Many of us have done it: received a joke, recipe or inspiration from a friend or coworker via e-mail.
Maybe you read it and hit delete. Maybe you forwarded it along to someone else.
Imagine being fired for such a thing. It's happening more and more often.
Two New Jersey women have discovered this hard fact through firsthand experience, reports CBS News' Susan McGinnis on Tuesday's The Early Show.
Heidi Arace and Norma Yetsko, both longtime employees with PNC Bank, were fired after forwarding jokes on their company's e-mail.
"I was shocked and so hurt that I don't even know how to put it into words to you," says Yetsko.
Arace says, "I was cold. I was frozen. It was like I lost everything in my life. You get a simple e-mail like this, you read it; you chuckle; forward it on, click. Done deal. You don't think of the policy, because everyone was doing it."
One of Arace's e-mails was a picture of a bare-breasted woman with Hillary Clinton's head superimposed.
Attorney Patricia Barasch represents Arace and Yetsko in a lawsuit against PNC Bank, alleging wrongful termination.
"What happened here was that the bank completely sandbagged Heidi and Norma, completely," Barasch says. "They had a policy in place that said you weren't supposed to use the company e-mail system to send personal e-mails. But they did not enforce it. So, as far as I'm concerned, the policy wasn't worth the paper it was written on."
According to Arace and Yetsko, jokes and chain letters like these were regularly circulated among bank employees.
Yetsko's intention regarding a particular e-mail she forwarded was to get a laugh out of it, which is what she got when she received it. Instead, she says, "I got fired."
In a written response, PNC Bank stands by the firings, saying, "The internal distribution of offensive material is a clear violation of our Code of Ethics." A company spokesman added, "Other employees who did the same thing in terms of the type and number of e-mails were terminated" in accordance with PNC's policy.
Nancy Flynn, the executive director of the ePolicy Institute and an expert on e-mail litigation, says, "Last year our survey showed that 13 percent of employers actually had to go to court and battle an email-related lawsuit."
Which is why companies are cracking down, according to Flynn; they're being sued by their own employees.
Flynn says, "Typically, it's a sexual harassment or a racial discrimination claim.

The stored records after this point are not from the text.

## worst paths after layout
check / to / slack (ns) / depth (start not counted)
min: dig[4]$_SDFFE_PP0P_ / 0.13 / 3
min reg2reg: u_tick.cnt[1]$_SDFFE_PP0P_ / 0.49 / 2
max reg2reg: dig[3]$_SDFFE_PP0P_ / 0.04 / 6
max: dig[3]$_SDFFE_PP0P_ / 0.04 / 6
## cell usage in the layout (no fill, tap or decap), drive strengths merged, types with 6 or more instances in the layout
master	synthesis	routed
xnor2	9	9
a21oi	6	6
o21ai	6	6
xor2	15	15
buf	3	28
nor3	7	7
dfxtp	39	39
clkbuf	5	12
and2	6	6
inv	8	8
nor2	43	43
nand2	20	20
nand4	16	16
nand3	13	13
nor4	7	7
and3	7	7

Typically in a harassment or hostile work environment claim, there's an element of either off-colored jokes, sexual content, maybe even pornography."
A study the ePolicy Institute conducted with the American Management Association on workplace e-mails found 25 percent of those employers surveyed have fired an employee for violating e-mail policy.
More and more employers have written e-mail policies and use software programs to help monitor employees use of the company computer.
Companies are looking for workers accessing inappropriate websites and sending improper e-mails. For instance, try sending a word like "sex" in an e-mail and your boss could end up reading it.
Dennis L'Heureux is the corporate information officer for Rockford Health System in Illinois, which began using a filtering program called SurfControl two years ago.
"Our policy says every e-mail is like writing on the back of a postcard. Somebody can read it. And it's legal for us to do that," says L'Heureux. "People know I have the ability to see what they're doing. I think that, in fact, deters people from abusing the system."
Since installing SurfControl, Rockford Health System has fired six employees for Internet and e-mail abuse.
"We've had anything between a rank and file employee, to a vice president," L'Heureux says. "There's at least one example of inappropriate use of e-mail."
L'Heureux says his company's employees typically receive a warning first. Arace and Yetsko say that would have been enough for them.
Today, Arace and Yetsko have their own advice and thoughts on e-mail.
Yetsko says, "I would tell them watch what they do because you don't know who's watching you."
Arace adds, "I receive e-mails occasionally, but I just delete them and I move on."
The ePolicy Institute's Flynn offers the following advice to employees: "They need to think, 'Would I be embarrassed if tomorrow morning this e-mail message were read on the CBS Early Show?' And if you would be, don't send it."
Heidi Arace and Norma Yetsko are currently appealing their case after it was dismissed by a judge in 2003.
According to the ePolicy Institute survey, more than half of employers are monitoring e-mail, but usually they aren't reading every single one.